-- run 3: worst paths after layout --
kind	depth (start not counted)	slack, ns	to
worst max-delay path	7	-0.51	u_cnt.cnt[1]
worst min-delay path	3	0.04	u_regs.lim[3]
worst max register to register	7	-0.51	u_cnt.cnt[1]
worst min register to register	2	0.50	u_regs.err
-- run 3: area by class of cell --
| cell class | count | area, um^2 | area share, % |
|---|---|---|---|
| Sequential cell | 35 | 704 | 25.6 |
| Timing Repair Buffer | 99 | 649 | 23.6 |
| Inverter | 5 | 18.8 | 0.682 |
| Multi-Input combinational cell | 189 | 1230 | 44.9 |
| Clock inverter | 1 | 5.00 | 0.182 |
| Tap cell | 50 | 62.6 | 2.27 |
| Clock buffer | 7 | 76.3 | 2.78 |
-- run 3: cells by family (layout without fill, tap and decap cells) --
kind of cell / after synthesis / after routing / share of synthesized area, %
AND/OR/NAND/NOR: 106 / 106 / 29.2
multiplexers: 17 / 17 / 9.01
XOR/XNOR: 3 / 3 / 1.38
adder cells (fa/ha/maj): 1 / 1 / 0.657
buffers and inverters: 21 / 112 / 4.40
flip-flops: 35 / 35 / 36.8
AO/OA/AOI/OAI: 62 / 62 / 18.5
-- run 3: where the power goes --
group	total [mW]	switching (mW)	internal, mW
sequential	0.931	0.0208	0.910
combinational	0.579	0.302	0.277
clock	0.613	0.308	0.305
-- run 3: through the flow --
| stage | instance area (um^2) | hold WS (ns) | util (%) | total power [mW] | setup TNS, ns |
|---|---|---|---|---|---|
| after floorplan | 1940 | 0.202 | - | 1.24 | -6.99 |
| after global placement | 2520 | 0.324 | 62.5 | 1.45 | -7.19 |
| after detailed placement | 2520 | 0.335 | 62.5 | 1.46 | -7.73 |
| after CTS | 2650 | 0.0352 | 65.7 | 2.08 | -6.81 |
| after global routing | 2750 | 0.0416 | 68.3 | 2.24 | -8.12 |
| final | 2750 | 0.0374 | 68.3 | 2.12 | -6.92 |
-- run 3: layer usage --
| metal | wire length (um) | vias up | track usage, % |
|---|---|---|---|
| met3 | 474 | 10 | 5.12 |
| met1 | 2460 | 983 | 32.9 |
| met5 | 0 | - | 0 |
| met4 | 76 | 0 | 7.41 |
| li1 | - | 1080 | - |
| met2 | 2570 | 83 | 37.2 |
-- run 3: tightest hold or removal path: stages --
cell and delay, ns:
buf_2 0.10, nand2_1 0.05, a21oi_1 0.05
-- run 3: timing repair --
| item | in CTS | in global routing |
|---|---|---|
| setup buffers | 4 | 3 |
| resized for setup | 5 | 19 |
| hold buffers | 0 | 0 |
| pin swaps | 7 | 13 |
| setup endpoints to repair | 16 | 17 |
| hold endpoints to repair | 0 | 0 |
$ cat src/rtl/bis_pkg.sv
package bis_pkg;
    typedef enum logic [2:0] {
        BS_NONE = 3'd0,
        BS_T1   = 3'd1,
        BS_T2   = 3'd2,
        BS_T3   = 3'd3,
        BS_TI   = 3'd4
    } bus_st_e;
endpackage

$ cat src/rtl/bis_cfg_reg.sv
module bis_cfg_reg (
    input  logic       clk,
    input  logic       rst_n,
    input  logic       we,
    input  logic [1:0] wdata,
    output logic       en_rr,
    output logic       en_war
);
    always_ff @(posedge clk or negedge rst_n) begin
        if (!rst_n) begin
            en_rr  <= 1'b1;
            en_war <= 1'b1;
        end else if (we) begin
            en_rr  <= wdata[1];
            en_war <= wdata[0];
        end
    end
endmodule

$ cat src/rtl/bis_idle_policy.sv
module bis_idle_policy #(
    parameter int AREA_W = 3
) (
    input  logic              clk,
    input  logic              rst_n,
    input  logic              accept,
    input  logic              nxt_write,
    input  logic [AREA_W-1:0] nxt_area,
    input  logic              en_rr,
    input  logic              en_war,
    output logic              insert_idle
);
    logic              have_prev;
    logic              prev_write;
    logic [AREA_W-1:0] prev_area;

    always_ff @(posedge clk or negedge rst_n) begin
        if (!rst_n) begin
            have_prev  <= 1'b0;
            prev_write <= 1'b0;
            prev_area  <= '0;
        end else if (accept) begin
            have_prev  <= 1'b1;
            prev_write <= nxt_write;
            prev_area  <= nxt_area;
        end
    end

    always_comb begin
        insert_idle = 1'b0;
        if (have_prev && !prev_write) begin
            if (nxt_write)
                insert_idle = en_war;
            else
                insert_idle = en_rr && (nxt_area != prev_area);
        end
    end

    // no idle state after a write or before the first access
    a_r5_no_idle_after_write: assert property (@(posedge clk) disable iff (!rst_n)
        insert_idle |-> (have_prev && !prev_write));
endmodule

$ cat src/rtl/bus_idle_seq.sv
module bus_idle_seq #(
    parameter int ADDR_W = 24,
    parameter int AREA_W = 3
) (
    input  logic              clk,
    input  logic              rst_n,
    input  logic              req_valid,
    output logic              req_ready,
    input  logic              req_write,
    input  logic [AREA_W-1:0] req_area,
    input  logic              req_long,
    input  logic [ADDR_W-1:0] req_addr,
    input  logic              cfg_we,
    input  logic [1:0]        cfg_wdata,
    output logic [2:0]        bus_state,
    output logic              rd_strb,
    output logic              wr_strb,
    output logic [ADDR_W-1:0] bus_addr,
    output logic              cyc_done
);
    import bis_pkg::*;

    bus_st_e           st_q, st_d;
    logic              cur_write, cur_long;
    logic [ADDR_W-1:0] addr_q;
    logic              en_rr, en_war, insert_idle;
    logic              final_st, accept, in_t;

    bis_cfg_reg u_cfg (
        .clk    (clk),
        .rst_n  (rst_n),
        .we     (cfg_we),
        .wdata  (cfg_wdata),
        .en_rr  (en_rr),
        .en_war (en_war)
    );

    bis_idle_policy #(.AREA_W(AREA_W)) u_pol (
        .clk         (clk),
        .rst_n       (rst_n),
        .accept      (accept),
        .nxt_write   (req_write),
        .nxt_area    (req_area),
        .en_rr       (en_rr),
        .en_war      (en_war),
        .insert_idle (insert_idle)
    );

    assign final_st  = (st_q == BS_T3) || (st_q == BS_T2 && !cur_long);
    assign req_ready = (st_q == BS_NONE) || final_st;
    assign accept    = req_valid && req_ready;

    // next-state logic
    always_comb begin
        st_d = st_q;
        unique case (st_q)
            BS_NONE: if (accept) st_d = insert_idle ? BS_TI : BS_T1;
            BS_TI:   st_d = BS_T1;
            BS_T1:   st_d = BS_T2;
            BS_T2: begin
                if (cur_long)    st_d = BS_T3;
                else if (accept) st_d = insert_idle ? BS_TI : BS_T1;
                else             st_d = BS_NONE;
            end
            BS_T3: begin
                if (accept) st_d = insert_idle ? BS_TI : BS_T1;
                else        st_d = BS_NONE;
            end
            default: st_d = BS_NONE;
        endcase
    end

    // state register and captured request
    always_ff @(posedge clk or negedge rst_n) begin
        if (!rst_n) begin
            st_q      <= BS_NONE;
            cur_write <= 1'b0;
            cur_long  <= 1'b0;
            addr_q    <= '0;
        end else begin
            st_q <= st_d;
            if (accept) begin
                cur_write <= req_write;
                cur_long  <= req_long;
                addr_q    <= req_addr;
            end
        end
    end

    // outputs
    always_comb begin
        in_t      = (st_q == BS_T1) || (st_q == BS_T2) || (st_q == BS_T3);
        bus_state = st_q;
        rd_strb   = in_t && !cur_write;
        wr_strb   = in_t && cur_write;
        bus_addr  = addr_q;
        cyc_done  = final_st;
    end

    a_r7_no_strobe_in_idle: assert property (@(posedge clk) disable iff (!rst_n)
        (st_q == BS_TI || st_q == BS_NONE) |-> (!rd_strb && !wr_strb));
    a_r7_strobes_exclusive: assert property (@(posedge clk) disable iff (!rst_n)
        $countones({rd_strb, wr_strb}) <= 1);
    a_r2_idle_then_t1: assert property (@(posedge clk) disable iff (!rst_n)
        (st_q == BS_TI) |=> (st_q == BS_T1));
    a_r6_t3_after_t2: assert property (@(posedge clk) disable iff (!rst_n)
        (st_q == BS_T3) |-> ($past(st_q) == BS_T2));
    a_r11_addr_stable: assert property (@(posedge clk) disable iff (!rst_n)
        (st_q == BS_T2 || st_q == BS_T3) |-> $stable(bus_addr));
    a_r8_ready_when_free: assert property (@(posedge clk) disable iff (!rst_n)
        (req_ready && st_q != BS_NONE) |-> cyc_done);
endmodule

$ cat config.mk
export PLATFORM = sky130hd
export DESIGN_NAME = bus_idle_seq
export DESIGN_NICKNAME = d
export VERILOG_FILES = /design/src/rtl/bis_pkg.sv /design/src/rtl/bis_cfg_reg.sv /design/src/rtl/bis_idle_policy.sv /design/src/rtl/bus_idle_seq.sv
export SDC_FILE = /design/constraint.sdc
export NUM_CORES = 1
export LEC_CHECK = 0
export ABC_AREA = 1
export CORE_MARGIN = 3
export CORE_UTILIZATION = 25
export DETAILED_ROUTE_END_ITERATION = 16
export DONT_BUFFER_PORTS = 1
export REMOVE_ABC_BUFFERS = 1
export SLEW_MARGIN = 20
export SYNTH_ARGS = -nofsm -noshare
export SYNTH_HDL_FRONTEND = slang
export SYNTH_SLANG_ARGS = --single-unit
$ cat constraint.sdc
create_clock -name clk -period 1.35 [get_ports clk]
set_input_delay 0.0675 -clock clk [delete_from_list [all_inputs] [get_ports clk]]
set_output_delay 0.0675 -clock clk [all_outputs]
set_load 0.02 [all_outputs]
### After elaboration in Yosys (flattened, before gate mapping)

Index checks and enable logic that the tools add are counted.

* multipliers: 0
* multiplexer cells: 7
* reductions and logical operators: 13
* order comparisons: 0
* bitwise operators: 0
* divide/modulo/power cells: 0
* shift-type cells: 0
* $add $sub $neg: 0
* equal/unequal tests: 6

Operators with widths (number)
* one-hot mux 3 bit (5 select lines): 1
* two-way mux 3 bit: 4
* == test 3 x 2 -> 1 bit, second input constant: 2
* logical AND 1 bit: 6
* logical OR 1 bit: 4
* == test 3 x 1 -> 1 bit, second input constant: 1
* == test 3 bit, second input constant: 1
* logical NOT 3 bit: 1
* != test 3 bit: 1
* logical NOT 1 bit: 2
* two-way mux 1 bit: 2
* != test 2 bit, second input constant: 1

* output and inout port bits: 31
* ROM bits: 0
* bits in latches: 0
* RAM bits: 0
* flip-flop bits (word level): 35
* word-level logic and storage cells: 34
* memories: 0
* input port bits: 35

### Depth between registers and ports, before layout

* depth in word-level cells: 8
* mapped depth: 11
* mapped depth without buffers: 11

### Hierarchy

From an unflattened synthesis, not the netlist that was laid out.

* cell total of the unflattened synthesis: 180
* area, all modules: 1590.3 um2

Modules (own cells, without submodules)
* bus_idle_seq: seq. area each 725.7 um2, cells each 136, instances 1, area each 1256.2 um2
* bis_idle_policy: seq. area each 125.1 um2, cells each 35, instances 1, area each 255.2 um2
* bis_cfg_reg: seq. area each 52.6 um2, cells each 9, instances 1, area each 78.8 um2

### Worst setup path before layout

No wires, ideal clock.

* kind: flip-flop to flip-flop
* start point: register st_q[2], in the netlist bus_state[2]
* end point: register addr_q[15], in the netlist bus_addr[15]
* stages on the path, launching flop included: 10
* data arrival time: 1.500 ns
* data required time: 1.233 ns
* path slack: -0.267 ns
* buffers on the path: 2
* clock period less this slack: 1.617 ns
* setup time: 0.117 ns
* cell sequence: dfrtp_1 inv_1 nand2_1 o21ai_2 and2_4 buf_12 inv_4 buf_6 nand2_1 nand2_1

* cells in the longest elaborated chain, start to end: 5
* elaborated cells on any way between the ends: 7
* those cells by class: eq/ne: 2; reduce/logical: 5

RTL lines
* start, declared: line bus_idle_seq.sv:23 `bus_st_e st_q, st_d;`
* start signal, assigned: line bus_idle_seq.sv:81 `st_q <= st_d;`
* == test 3 x 2 -> 1 bit: line bus_idle_seq.sv:49 `assign final_st = (st_q == BS_T3) || (st_q == BS_T2 && !cur_long);`
* logical AND 1 bit: line bus_idle_seq.sv:49
* logical OR 1 bit: line bus_idle_seq.sv:49
* logical OR 1 bit (*): line bus_idle_seq.sv:50 `assign req_ready = (st_q == BS_NONE) || final_st;`
* net req_ready: line bus_idle_seq.sv:8 `output logic req_ready,`
* logical AND 1 bit (*): line bus_idle_seq.sv:51 `assign accept = req_valid && req_ready;`
* end signal, assigned: line bus_idle_seq.sv:85 `addr_q <= req_addr;`
* end, declared: line bus_idle_seq.sv:25 `logic [ADDR_W-1:0] addr_q;`

Mark *: on every way through the listed nets, which the timed path passes. The rest lies on a longest branch.
A chain may end at the register's enable or synchronous reset.

### Worst setup path in the final report

* start point: register st_q[0], in the netlist bus_state[0]
* end point: register st_q[0], in the netlist bus_state[0]

* cells in the longest elaborated chain, start to end: 8
* elaborated cells on any way between the ends: 13
* those cells by class: eq/ne: 5; mux: 3; reduce/logical: 5

RTL lines
* == test 3 x 2 -> 1 bit: line bus_idle_seq.sv:49, bus_idle_seq.sv:56
* logical AND 1 bit: line bus_idle_seq.sv:49
* logical OR 1 bit: line bus_idle_seq.sv:49
* logical OR 1 bit: line bus_idle_seq.sv:50
* logical AND 1 bit: line bus_idle_seq.sv:51
* two-way mux 3 bit: line bus_idle_seq.sv:62, bus_idle_seq.sv:66
* two-way mux 3 bit: line bus_idle_seq.sv:61 `if (cur_long) st_d = BS_T3;`
* one-hot mux 3 bit (5 select lines): line bus_idle_seq.sv:56 `unique case (st_q)`

Parallel ways exist; a longest one is shown, timed or not.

◆ **What is being asked**
Restate word for word the lines of the data above, starting at the line containing "-- run 3: tightest" and ending at the line containing "buffers | 0 | 0 |", both included, and nothing more.

◆ **Answer space**
-- run 3: tightest hold or removal path: stages --
cell and delay, ns:
buf_2 0.10, nand2_1 0.05, a21oi_1 0.05
-- run 3: timing repair --
| item | in CTS | in global routing |
|---|---|---|
| setup buffers | 4 | 3 |
| resized for setup | 5 | 19 |
| hold buffers | 0 | 0 |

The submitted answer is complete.